‘Number Needed to Treat:’ a clear way to figure whether care’s effective

nntModern medicine can get mired in a lot of mumbo jumbo, so much so that it gets daunting for patients and consumers to try to understand something simple but critical: How effective is a therapy that my doctor wants me to have?

Because I’ve written before about the virtue in a clear and decisive figure, the Number Needed to Treat (NNT), I was delighted to see that Stat, the online health news site, has published a piece headlined, “What are the odds your medication will help you get better?”

The article explains that the NNT answers the question:

How many patients needed to be treated in a certain way for one to benefit?

It describes how the drug to treat red eye (the very common infection  conjunctivitis) has an NNT of 12, meaning, say, a dozen kids who got this fast-spreading bug would need to take the oft-prescribed eye drops before one, who otherwise would have been infected, was helped; the 11 others either would get better on their own or aren’t helped.

Stat notes that the NNT requires sound, deep research to be most effective. But it is remarkably clarifying, explaining, for example, why compression socks (NNT 7) are often doctor-recommended for patients at risk for deep blood clots; the socks are relatively cheap, have low risk of harm, and they work.

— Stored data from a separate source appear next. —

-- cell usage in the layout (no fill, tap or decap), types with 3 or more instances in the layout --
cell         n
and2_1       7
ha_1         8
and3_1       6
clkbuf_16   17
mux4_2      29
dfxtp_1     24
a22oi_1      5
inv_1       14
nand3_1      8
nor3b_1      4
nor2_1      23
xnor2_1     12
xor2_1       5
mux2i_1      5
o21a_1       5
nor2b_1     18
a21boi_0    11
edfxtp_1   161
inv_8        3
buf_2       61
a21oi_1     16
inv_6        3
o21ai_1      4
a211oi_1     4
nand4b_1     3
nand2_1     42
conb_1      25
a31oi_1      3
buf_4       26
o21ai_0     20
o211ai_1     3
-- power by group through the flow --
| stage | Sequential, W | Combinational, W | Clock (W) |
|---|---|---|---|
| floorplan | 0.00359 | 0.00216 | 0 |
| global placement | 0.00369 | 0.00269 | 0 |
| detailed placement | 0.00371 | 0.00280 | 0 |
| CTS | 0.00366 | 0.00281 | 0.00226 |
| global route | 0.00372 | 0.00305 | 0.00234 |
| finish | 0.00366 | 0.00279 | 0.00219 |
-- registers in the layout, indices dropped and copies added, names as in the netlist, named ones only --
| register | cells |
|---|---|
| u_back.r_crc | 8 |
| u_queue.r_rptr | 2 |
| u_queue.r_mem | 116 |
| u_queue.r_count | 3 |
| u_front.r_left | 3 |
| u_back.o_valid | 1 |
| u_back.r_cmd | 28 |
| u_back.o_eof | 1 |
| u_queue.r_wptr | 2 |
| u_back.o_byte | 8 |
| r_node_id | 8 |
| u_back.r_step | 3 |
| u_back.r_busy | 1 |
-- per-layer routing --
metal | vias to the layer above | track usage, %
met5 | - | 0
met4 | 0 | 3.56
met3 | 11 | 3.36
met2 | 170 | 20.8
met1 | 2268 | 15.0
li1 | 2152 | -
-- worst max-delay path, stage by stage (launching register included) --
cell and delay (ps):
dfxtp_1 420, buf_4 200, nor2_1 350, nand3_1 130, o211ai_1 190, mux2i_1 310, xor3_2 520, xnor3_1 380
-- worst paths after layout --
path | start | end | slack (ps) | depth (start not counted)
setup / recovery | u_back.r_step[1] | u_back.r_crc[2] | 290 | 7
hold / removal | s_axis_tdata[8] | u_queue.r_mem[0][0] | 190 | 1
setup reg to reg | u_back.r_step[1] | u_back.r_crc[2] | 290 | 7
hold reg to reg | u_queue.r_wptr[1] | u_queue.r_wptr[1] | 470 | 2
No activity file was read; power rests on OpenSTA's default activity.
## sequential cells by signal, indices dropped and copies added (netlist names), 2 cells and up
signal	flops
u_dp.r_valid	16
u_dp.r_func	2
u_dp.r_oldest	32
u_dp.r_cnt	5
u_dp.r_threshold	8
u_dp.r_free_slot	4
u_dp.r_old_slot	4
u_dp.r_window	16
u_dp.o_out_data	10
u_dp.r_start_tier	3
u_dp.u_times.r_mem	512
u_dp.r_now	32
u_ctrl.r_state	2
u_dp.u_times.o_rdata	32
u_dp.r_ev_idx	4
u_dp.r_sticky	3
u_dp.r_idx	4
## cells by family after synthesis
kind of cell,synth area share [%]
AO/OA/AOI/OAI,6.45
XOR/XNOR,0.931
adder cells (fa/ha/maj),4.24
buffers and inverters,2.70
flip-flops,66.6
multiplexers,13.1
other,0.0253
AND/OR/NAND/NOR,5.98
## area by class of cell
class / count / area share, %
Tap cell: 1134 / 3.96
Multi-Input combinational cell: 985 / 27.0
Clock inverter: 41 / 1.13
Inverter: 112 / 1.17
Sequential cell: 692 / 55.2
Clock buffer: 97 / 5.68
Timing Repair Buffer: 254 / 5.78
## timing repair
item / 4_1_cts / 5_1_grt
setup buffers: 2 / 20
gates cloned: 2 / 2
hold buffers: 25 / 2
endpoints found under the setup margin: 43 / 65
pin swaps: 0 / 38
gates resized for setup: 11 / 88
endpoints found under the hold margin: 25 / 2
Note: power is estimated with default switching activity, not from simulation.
<file path="src/rtl/core/mppt_ram.sv">
module mppt_ram #(
  parameter int WIDTH = 32,
  parameter int DEPTH = 16,
  localparam int AW = (DEPTH > 1) ? $clog2(DEPTH) : 1
) (
  input  logic             clk,
  input  logic             we,
  input  logic [AW-1:0]    waddr,
  input  logic [WIDTH-1:0] wdata,
  input  logic             re,
  input  logic [AW-1:0]    raddr,
  output logic [WIDTH-1:0] rdata
);

  logic [WIDTH-1:0] mem [DEPTH];

  always_ff @(posedge clk) begin
    if (we) begin
      mem[waddr] <= wdata;
    end
    if (re) begin
      rdata <= mem[raddr];
    end
  end

endmodule

</file>
<file path="config.mk">
export PLATFORM = sky130hd
export DESIGN_NAME = mppt_ram
export DESIGN_NICKNAME = d
export VERILOG_FILES = /design/src/rtl/core/mppt_ram.sv
export SDC_FILE = /design/constraint.sdc
export NUM_CORES = 1
export LEC_CHECK = 0
export BUFFER_PORTS_ARGS = -buffer_cell sky130_fd_sc_hd__buf_4
export CORE_ASPECT_RATIO = 1.25
export CORE_MARGIN = 2
export CORE_UTILIZATION = 55
export CTS_CLUSTER_DIAMETER = 40
export CTS_CLUSTER_SIZE = 12
export DETAILED_ROUTE_END_ITERATION = 7
export PLACE_DENSITY = 0.77
export SYNTH_ARGS = -nofsm -noshare
export SYNTH_HDL_FRONTEND = slang
export SYNTH_SLANG_ARGS = --single-unit
</file>
<file path="constraint.sdc">
create_clock -name clk -period 3.74 [get_ports clk]
set_clock_uncertainty 0.05 [all_clocks]
set_input_delay 0.561 -clock clk [delete_from_list [all_inputs] [get_ports clk]]
set_output_delay 0.561 -clock clk [all_outputs]
set_load 0.05 [all_outputs]
</file>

The site quotes an expert observing, “an NNT of 5 or less was probably associated with a meaningful health benefit,” while “an NNT of 15 or more was quite certain to be associated with at most a small net health benefit.”

Still, some common therapies have high NNTs, including statins (104 for heart attack, 154 for stroke) and aspirin (1,667 for healthy people and stroke or heart attack). The explanations are enlightening, including the information that many physicians don’t seem to consider the NNT in their practice.